I am a graduate student that finished the collection of a complete dataset over 2.5 years ago. The dataset that was collected has been analyzed and is clearly publishable from the perspective of scientific merit (relevant narrative, statistical significance, etc). Throughout the 2.5 years since, my advisor has tasked me with various other main projects. During this period, I have occasionally inquired about writing the manuscript for the '2.5 year old data set' and have been...encouraged...to continue working on the other assigned tasks, instead.

Recently, after helping another professor with a review article in the area that I specialize in, I came across many papers citing information that, in light of my data set, is false...or, in the most charitable interpretation, insufficient. I emailed my advisor to ask again for the opportunity to write the manuscript and was rejected, commenting that my other projects had greater impact to the field.

To better contextualize this, I think it should be noted that the field I work in has a 'rival field'. In fact, the so-called 'rival field' is often claimed by people in my field to exhibit several shortcomings (agreeably so); my field quite literally emerged to address these shortcomings. However, one of the strongest criticisms coming from the rival field about my field is directly supported by the dataset that I collected 2.5 years ago. This particular criticism has been minimized by the false/insufficient claims that my field has made.

My concern is that my advisor is intentionally withholding the publication of this dataset because it is an inconvenient truth that diminishes the marketability of our field's purported 'edge' over the competition when it comes to grant funding. After several days of quite agitatedly asking for an in-person meeting, I have been granted one later this week.

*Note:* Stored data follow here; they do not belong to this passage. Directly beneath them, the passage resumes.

`config.mk`:
```
export PLATFORM = sky130hd
export DESIGN_NAME = reorder_buffer_param
export DESIGN_NICKNAME = d
export VERILOG_FILES = /design/src/rtl/rob_pkg.sv /design/src/rtl/show_ahead_fifo.sv /design/src/rtl/reorder_buffer_param.sv
export SDC_FILE = /design/constraint.sdc
export NUM_CORES = 1
export LEC_CHECK = 0
export CAP_MARGIN = 20
export CELL_PAD_IN_SITES_DETAIL_PLACEMENT = 1
export CELL_PAD_IN_SITES_GLOBAL_PLACEMENT = 1
export CORE_AREA = 8 8 212 255
export CTS_CLUSTER_DIAMETER = 40
export DETAILED_ROUTE_END_ITERATION = 8
export DIE_AREA = 0 0 220 263
export GPL_ROUTABILITY_DRIVEN = 0
export GPL_TIMING_DRIVEN = 0
export PLACE_DENSITY = 0.83
export SYNTH_ARGS = -nofsm -noshare
export SYNTH_HDL_FRONTEND = slang
export SYNTH_SLANG_ARGS = --single-unit
```
`constraint.sdc`:
```
create_clock -name clk -period 10.3 [get_ports clk]
set_clock_uncertainty 0.15 [all_clocks]
set_input_delay 2.06 -clock clk [delete_from_list [all_inputs] [get_ports clk]]
set_output_delay 2.06 -clock clk [all_outputs]
set_load 0.01 [all_outputs]
```
`src/rtl/rob_pkg.sv`:
```
// Shared definitions for the AXI-read reorder buffer.
//
// Contents:
//   ROB_DEFAULT_ID_WIDTH : default AR/R ID width of the reorder buffer
//   NUM_IDS              : number of per-ID data slots at the default width
//   rresp_t              : 2-bit AXI read response, with named response codes
//   num_ids()            : slot count for an arbitrary ID width
package rob_pkg;

    localparam int ROB_DEFAULT_ID_WIDTH = 4;
    localparam int NUM_IDS              = 2 ** ROB_DEFAULT_ID_WIDTH;

    typedef logic [1:0] rresp_t;

    localparam rresp_t RRESP_OKAY   = 2'b00;
    localparam rresp_t RRESP_EXOKAY = 2'b01;
    localparam rresp_t RRESP_SLVERR = 2'b10;
    localparam rresp_t RRESP_DECERR = 2'b11;

    // There is one data slot per possible ID, so the slot count follows the
    // ID width of the instance rather than the package default.
    function automatic int num_ids(input int id_width);
        return 2 ** id_width;
    endfunction

endpackage

```
`src/rtl/show_ahead_fifo.sv`:
```
// Show-ahead (first-word-fall-through) FIFO.
// The oldest entry is always visible on rd_data_o while the FIFO is not empty;
// rd_en_i consumes it. A write and a read in the same cycle are accepted even
// when the FIFO is full, because the read frees the entry the write needs.
//
// Ports:
//   clk        in   clock, all logic on posedge
//   rstn_i     in   synchronous reset, active-low
//   wr_en_i    in   push wr_data_i
//   wr_data_i  in   WIDTH  data to push
//   rd_en_i    in   pop the head entry (ignored when empty)
//   rd_data_o  out  WIDTH  head entry
//   empty_o    out  no entries stored
//   full_o     out  DEPTH entries stored
//   count_o    out  $clog2(DEPTH+1)  current occupancy
module show_ahead_fifo #(
    parameter int WIDTH = 8,
    parameter int DEPTH = 16
) (
    input  logic                       clk,
    input  logic                       rstn_i,
    input  logic                       wr_en_i,
    input  logic [WIDTH-1:0]           wr_data_i,
    input  logic                       rd_en_i,
    output logic [WIDTH-1:0]           rd_data_o,
    output logic                       empty_o,
    output logic                       full_o,
    output logic [$clog2(DEPTH+1)-1:0] count_o
);

    localparam int PW = (DEPTH > 1) ? $clog2(DEPTH) : 1;
    localparam int CW = $clog2(DEPTH + 1);

    localparam logic [CW-1:0] FULL_CNT = CW'(DEPTH);
    localparam logic [PW-1:0] LAST_PTR = PW'(DEPTH - 1);

    logic [WIDTH-1:0] mem [DEPTH];
    logic [PW-1:0]    wr_ptr;
    logic [PW-1:0]    rd_ptr;
    logic [CW-1:0]    count;
    logic             do_wr;
    logic             do_rd;

    // Pointers wrap explicitly so DEPTH need not be a power of two.
    function automatic logic [PW-1:0] next_ptr(input logic [PW-1:0] p);
        return (p == LAST_PTR) ? '0 : p + 1'b1;
    endfunction

    // Qualify the requests: a pop needs data, a push needs room unless the
    // same cycle's pop makes room.
    always_comb begin
        do_rd = rd_en_i && (count != '0);
        do_wr = wr_en_i && ((count != FULL_CNT) || do_rd);
    end

    // Pointer and occupancy bookkeeping.
    always_ff @(posedge clk) begin
        if (!rstn_i) begin
            wr_ptr <= '0;
            rd_ptr <= '0;
            count  <= '0;
        end else begin
            if (do_wr) begin
                wr_ptr <= next_ptr(wr_ptr);
            end
            if (do_rd) begin
                rd_ptr <= next_ptr(rd_ptr);
            end
            case ({do_wr, do_rd})
                2'b10:   count <= count + 1'b1;
                2'b01:   count <= count - 1'b1;
                default: count <= count;
            endcase
        end
    end

    // Storage has no reset; an entry is only ever read after it was written.
    always_ff @(posedge clk) begin
        if (do_wr) begin
            mem[wr_ptr] <= wr_data_i;
        end
    end

    assign rd_data_o = mem[rd_ptr];
    assign empty_o   = (count == '0);
    assign full_o    = (count == FULL_CNT);
    assign count_o   = count;

endmodule

```
`src/rtl/reorder_buffer_param.sv`:
```
// AXI-read reorder buffer between a read initiator (s_*) and a slave that may
// return read data out of order (m_*).
//
// AR requests are forwarded downstream and their IDs are recorded in issue
// order. R beats come back in any order, are parked in a per-ID slot, and are
// replayed upstream in AR order through a registered valid/ready stage. Only
// one transaction per ID may be in flight; a beat for an ID that is not
// outstanding, or a second beat for an ID already parked, is dropped and
// raises the sticky err_o.
//
// Optional feature (macro ROB_RRESP_EN): adds m_rresp_i / s_rresp_o and
// carries RRESP alongside the data. Error responses are data, not protocol
// errors, so they never set err_o.
//
// Ports:
//   clk            in   clock, all logic on posedge
//   rst            in   synchronous reset, active-high
//   s_arid_i       in   ID_WIDTH    upstream AR id
//   s_arvalid_i    in   upstream AR valid
//   s_arready_o    out  upstream AR ready
//   s_rdata_o      out  DATA_WIDTH  in-order R data (registered)
//   s_rid_o        out  ID_WIDTH    in-order R id (registered)
//   s_rvalid_o     out  in-order R valid (registered)
//   s_rready_i     in   upstream R ready
//   m_arid_o       out  ID_WIDTH    downstream AR id (equals s_arid_i)
//   m_arvalid_o    out  downstream AR valid
//   m_arready_i    in   downstream AR ready
//   m_rdata_i      in   DATA_WIDTH  downstream R data
//   m_rid_i        in   ID_WIDTH    downstream R id
//   m_rvalid_i     in   downstream R valid
//   m_rready_o     out  downstream R ready (low only during reset)
//   m_rresp_i      in   2           downstream R response (ROB_RRESP_EN only)
//   s_rresp_o      out  2           in-order R response (ROB_RRESP_EN only)
//   outstanding_o  out  $clog2(DEPTH+1)  entries in the order queue
//   err_o          out  sticky protocol error
module reorder_buffer_param
    import rob_pkg::*;
#(
    parameter int DATA_WIDTH = 32,
    parameter int ID_WIDTH   = ROB_DEFAULT_ID_WIDTH,
    parameter int DEPTH      = 16
) (
    input  logic                       clk,
    input  logic                       rst,
    input  logic [ID_WIDTH-1:0]        s_arid_i,
    input  logic                       s_arvalid_i,
    output logic                       s_arready_o,
    output logic [DATA_WIDTH-1:0]      s_rdata_o,
    output logic [ID_WIDTH-1:0]        s_rid_o,
    output logic                       s_rvalid_o,
    input  logic                       s_rready_i,
    output logic [ID_WIDTH-1:0]        m_arid_o,
    output logic                       m_arvalid_o,
    input  logic                       m_arready_i,
    input  logic [DATA_WIDTH-1:0]      m_rdata_i,
    input  logic [ID_WIDTH-1:0]        m_rid_i,
    input  logic                       m_rvalid_i,
    output logic                       m_rready_o,
`ifdef ROB_RRESP_EN
    input  rresp_t                     m_rresp_i,
    output rresp_t                     s_rresp_o,
`endif
    output logic [$clog2(DEPTH+1)-1:0] outstanding_o,
    output logic                       err_o
);

    localparam int SLOTS = num_ids(ID_WIDTH);
    localparam int CW    = $clog2(DEPTH + 1);

    // busy: an AR for this ID has been accepted and its beat not yet loaded
    // into the output register. stored: the beat for this ID is parked.
    logic [SLOTS-1:0]      busy;
    logic [SLOTS-1:0]      stored;
    logic [DATA_WIDTH-1:0] slot_data [SLOTS];
`ifdef ROB_RRESP_EN
    rresp_t                slot_resp [SLOTS];
`endif

    logic [ID_WIDTH-1:0]   head_id;
    logic                  q_empty;
    logic                  q_full;
    logic [CW-1:0]         q_count;

    logic                  ar_ok;
    logic                  ar_fire;
    logic                  r_accept;
    logic                  out_free;
    logic                  head_hit;
    logic                  load;
    logic                  bypass;
    logic                  store;
    logic                  proto_err;
    logic                  slot_open;

    // The issue order of accepted ARs; the head is the ID owed upstream next.
    show_ahead_fifo #(
        .WIDTH (ID_WIDTH),
        .DEPTH (DEPTH)
    ) u_order_q (
        .clk       (clk),
        .rstn_i    (~rst),
        .wr_en_i   (ar_fire),
        .wr_data_i (s_arid_i),
        .rd_en_i   (load),
        .rd_data_o (head_id),
        .empty_o   (q_empty),
        .full_o    (q_full),
        .count_o   (q_count)
    );

    // AR gating and R-side decisions. An AR is held off while its ID is still
    // busy; because busy is a register, an ID released this cycle still
    // stalls for this cycle. A beat for the head ID bypasses the slots only
    // when the output register can take it now; otherwise it is parked like
    // any other beat and released from its slot on a later cycle.
    always_comb begin
        ar_ok       = !q_full && !busy[s_arid_i];
        m_arvalid_o = s_arvalid_i && ar_ok;
        s_arready_o = m_arready_i && ar_ok;
        m_arid_o    = s_arid_i;
        ar_fire     = s_arvalid_i && m_arready_i && ar_ok;

        m_rready_o  = !rst;
        r_accept    = m_rvalid_i && m_rready_o;
        out_free    = !s_rvalid_o || s_rready_i;

        head_hit    = r_accept && !q_empty && (m_rid_i == head_id) && !stored[head_id];
        load        = !q_empty && (stored[head_id] || head_hit) && out_free;
        bypass      = head_hit && load;

        slot_open   = busy[m_rid_i] && !stored[m_rid_i];
        store       = r_accept && !bypass && slot_open;
        proto_err   = r_accept && !bypass && !slot_open;
    end

    // Per-ID status bits. Setting and clearing never target the same ID in one
    // cycle: a busy ID cannot be re-requested, and a parked head cannot be
    // stored again.
    always_ff @(posedge clk) begin
        if (rst) begin
            busy   <= '0;
            stored <= '0;
        end else begin
            if (ar_fire) begin
                busy[s_arid_i] <= 1'b1;
            end
            if (store) begin
                stored[m_rid_i] <= 1'b1;
            end
            if (load) begin
                busy[head_id]   <= 1'b0;
                stored[head_id] <= 1'b0;
            end
        end
    end

    // Parked beat payloads. No reset: a slot is only read when its stored bit
    // says it holds a beat.
    always_ff @(posedge clk) begin
        if (store) begin
            slot_data[m_rid_i] <= m_rdata_i;
`ifdef ROB_RRESP_EN
            slot_resp[m_rid_i] <= m_rresp_i;
`endif
        end
    end

    // Upstream R register. It reloads whenever the head is releasable and the
    // register is empty or being emptied, which sustains one beat per cycle;
    // otherwise it holds its contents until the initiator takes them.
    always_ff @(posedge clk) begin
        if (rst) begin
            s_rvalid_o <= 1'b0;
            s_rdata_o  <= '0;
            s_rid_o    <= '0;
`ifdef ROB_RRESP_EN
            s_rresp_o  <= RRESP_OKAY;
`endif
        end else if (load) begin
            s_rvalid_o <= 1'b1;
            s_rid_o    <= head_id;
            s_rdata_o  <= bypass ? m_rdata_i : slot_data[head_id];
`ifdef ROB_RRESP_EN
            s_rresp_o  <= bypass ? m_rresp_i : slot_resp[head_id];
`endif
        end else if (s_rready_i) begin
            s_rvalid_o <= 1'b0;
        end
    end

    // Sticky protocol error: unexpected or duplicate beats.
    always_ff @(posedge clk) begin
        if (rst) begin
            err_o <= 1'b0;
        end else if (proto_err) begin
            err_o <= 1'b1;
        end
    end

    assign outstanding_o = q_count;

endmodule

```
==> implementation parameters <==
Parameter                              Value

Timing
  Setup-violating endpoint count in the final report    0
  Part of the cycle the worst path needs    74.6%
  Setup repair after global routing missed its margin    false
  Final hold violation count    0
  Period minus WS final    7680 ps
  Final WS setup    2620 ps
  Worst-margin pin slew    around 1200 ps
  Setup TNS Final    0 ps
  Fmax    130 MHz
  Number of max-slew violations in the final report    0
  Worst relative slew slack    19.7%
  Hold slack    around 330 ps

Clock network
  Total clock buffers created by CTS    81
  TritonCTS clock tree    yes
  Clock root cell    sky130_fd_sc_hd__clkbuf_16
  Clock-pin slew reported for the worst setup and hold paths after clock tree synthesis    60 ps
  Clock network latency to the later pin of the worst-skew pair    650 ps
  Largest buffer count on any clock path    3
  Post-CTS Setup Repair Bufs    0
  Hold-fix buffers, CTS    0
  PostCTS Resize Cnt    0
  Number of H-tree levels    3
  Number of sinks handled by clock tree synthesis    ~660

Worst hold path
  Worst hold path stage count    2
  Tightest Hold Check Type    reg2reg
  Worst hold endpoint    s_rid_o[3]$_SDFFE_PP0N_
  Hold_sp    s_rid_o[3]$_SDFFE_PP0N_

Floorplanning
  Total Die Area    0.0579 mm^2
  Floorplan row count    90
  Die span in x    roughly 220 um
  Number of primary I/O pins    96
  Starting Density    between 50% and 60%
  Core region area    around 0.050 mm^2
  Y dimension of the die    263 um

Power
  Peak VDD IR    157 uV
  Cell area power density    around 240 mW/mm^2
  Leakage dissipation    roughly 11 nW
  Total Power    7.61 mW

Synthesis
  Yosys warning count    0
  Net count of the mapped netlist    roughly 2,100
  Count of different cell masters after synthesis    69
  Sequential area share after synthesis    70.2%
  Primary FF master, synth    sky130_fd_sc_hd__edfxtp_1
  Flops & latches, synth    663
  Leading cell types by count after synthesis    576 x sky130_fd_sc_hd__edfxtp_1, 304 x sky130_fd_sc_hd__nand2_1, 107 x sky130_fd_sc_hd__clkbuf_1
  Yosys top cell area share    a little under two thirds
  Share of synthesized registers carrying an async set or reset    0%
  Cell type with the highest aggregate area in the netlist    sky130_fd_sc_hd__edfxtp_1
  Synthesized instance count    2,009
  Avg Inst Size Synth    13.5 um^2
  Most repeated cell in the gate-level netlist after synthesis    sky130_fd_sc_hd__edfxtp_1
  Netlist area before placement    ~0.027 mm^2
  Number of flops mapped to enable cells by yosys    576
  Largest cells by area after synthesis    sky130_fd_sc_hd__edfxtp_1 64%, sky130_fd_sc_hd__dfxtp_1 6.4%, sky130_fd_sc_hd__nand2_1 4.2%

Place
  HPWL after detailed placement    61,700 um
  Instance area after placement    0.0291 mm^2
  Dpl ws    2680 ps
  Buffers added on ports    93
  Number of cells after detailed placement    2,757

Routing
  Router iterations before antenna repair    6
  DRC    0
  Final routed wirelength across all metal layers    98,900 um
  Via density per instance    6.97
  Number of design-rule violations left by the first detailed-router iteration    ~3,100
  Average wire per standard cell    34.0 um
  Detailed-route via count    around 20,000
  Antenna-violating nets left    0

GRT
  Antenna violations before repair    2
  Via count of the first global-routing pass    21,679
  Global-route wire length before repair    143,000 um
  Remaining Overflow, GRT    0
  Total GRT Usage    33.8%
  Largest net degree at the start of global routing    33

Critical path
  Req. time, crit path    about 8100 ps
  Startpoint Class    primary input
  Register-to-register path setup slack    4220 ps
  Endpoint kind of the worst setup timing path    output port
  Crit-path max FO    18
  Arrival time of the worst setup path    5470 ps
  Endpoint of the lowest-slack register-to-register path    u_order_q.count_o[4]$_SDFFE_PP0P_
  Reg2Reg Depth    22
  Worst Setup Path Type    in2out
  Start point of the critical path    s_arid_i[0]

Layout
  Fraction of layout cells with a size suffix above 1    11.1%
  Non-filler instance count after layout    2,906
  Post-route cell area    0.0318 mm^2
  Signed area change from the synthesized netlist to the final layout    17.1%
  Antenna cells    0
  Net count of the finished layout    ~2,300
  Final core utilization    between 60% and 70%
  Number of fillers in the final layout    4,695

Status
  Result of the run    finished clean

Flow run
  Number of violations of the max-capacitance limit    0
## worst max-delay path by stage
stage	depth (start not counted)	end
detailed placement	7	m_arvalid_o
finish	7	m_arvalid_o
global route	7	s_arready_o
CTS	7	s_arready_o
global placement	7	s_arready_o
floorplan	5	m_arvalid_o
## kinds of logic after synthesis
family	synth area share, %
flops	70.2
xor+xnor	0.290
compound gates	13.6
buf+inv	3.09
simple gates	8.66
mux	3.86
fa+ha+maj	0.369
## registers in the layout (all words and copies together), names as in the netlist, named ones only
| register | cells |
|---|---|
| u_order_q.mem | 64 |
| u_order_q.wr_ptr | 4 |
| s_rvalid_o | 1 |
| stored | 16 |
| slot_data | 512 |
| s_rdata_o | 32 |
| busy | 16 |
| u_order_q.rd_ptr | 4 |
| u_order_q.count_o | 5 |
| s_rid_o | 4 |
| err_o | 1 |
## worst max-delay path: stages
cell	delay (ps)
sky130_fd_sc_hd__clkdlybuf4s50_1	950
sky130_fd_sc_hd__clkbuf_1	460
sky130_fd_sc_hd__mux4_2	560
sky130_fd_sc_hd__mux4_2	480
sky130_fd_sc_hd__a21oi_1	210
sky130_fd_sc_hd__and2_1	170
sky130_fd_sc_hd__clkdlybuf4s50_1	560
## per-layer routing
layer	routed length, um	track usage (%)	vias up	share of wire (%)
met5	33	0.175	-	0.033
met4	7850	24.0	4	7.9
met1	34200	39.5	10131	35
li1	-	-	8145	-
met2	47100	54.1	1526	48
met3	9710	8.00	463	9.8
## area by class of cell
| class | count | area (um^2) | share of cell area (%) |
|---|---|---|---|
| Clock buffer | 93 | 2120 | 6.69 |
| Timing Repair Buffer | 104 | 1150 | 3.62 |
| Tap cell | 644 | 806 | 2.54 |
| Inverter | 41 | 154 | 0.484 |
| Clock inverter | 56 | 549 | 1.73 |
| Multi-Input combinational cell | 1150 | 7260 | 22.8 |
| Buffer | 155 | 684 | 2.15 |
| Sequential cell | 663 | 19000 | 59.9 |
## report_power, final
| group | switching [mW] | internal (mW) |
|---|---|---|
| Sequential | 0.0394 | 2.97 |
| Combinational | 1.24 | 0.480 |
| Clock | 1.24 | 1.64 |
| Total | 2.52 | 5.09 |
## cell usage in the layout, fill, tap and decap left out, types with 9 or more instances in the layout
master,n
sky130_fd_sc_hd__inv_1,24
sky130_fd_sc_hd__clkinvlp_4,10
sky130_fd_sc_hd__inv_2,17
sky130_fd_sc_hd__and3_1,42
sky130_fd_sc_hd__nor2b_1,11
sky130_fd_sc_hd__o21ai_0,100
sky130_fd_sc_hd__buf_2,16
sky130_fd_sc_hd__mux4_2,19
sky130_fd_sc_hd__clkbuf_16,83
sky130_fd_sc_hd__edfxtp_1,576
sky130_fd_sc_hd__nor2_1,60
sky130_fd_sc_hd__a21oi_1,103
sky130_fd_sc_hd__a22oi_1,16
sky130_fd_sc_hd__a31oi_1,63
sky130_fd_sc_hd__nand4_1,9
sky130_fd_sc_hd__nand2_1,304
sky130_fd_sc_hd__clkbuf_1,116
sky130_fd_sc_hd__buf_12,11
sky130_fd_sc_hd__buf_1,18
sky130_fd_sc_hd__clkdlybuf4s50_1,93
sky130_fd_sc_hd__mux2i_1,54
sky130_fd_sc_hd__a211oi_1,106
sky130_fd_sc_hd__or3_1,10
sky130_fd_sc_hd__inv_6,13
sky130_fd_sc_hd__dfxtp_1,87
sky130_fd_sc_hd__a221oi_1,22
sky130_fd_sc_hd__nor3_1,15
sky130_fd_sc_hd__a41oi_1,26
sky130_fd_sc_hd__nand3_1,45
sky130_fd_sc_hd__clkinv_2,10
sky130_fd_sc_hd__o221a_2,16
Power figures use the tool's default switching activity.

I am writing this post to ask how best to proceed in this matter. I think I can be quite certain that my advisor will not admit to any of this and will most likely provide me with another excuse that indefinitely postpones the publication of this data set. If my speculations are true, then I wholeheartedly believe that this is unethical behavior, as my dataset will result in a potentially considerable reinterpretation of the results that my field generates.

Any advice is appreciated. Thank you.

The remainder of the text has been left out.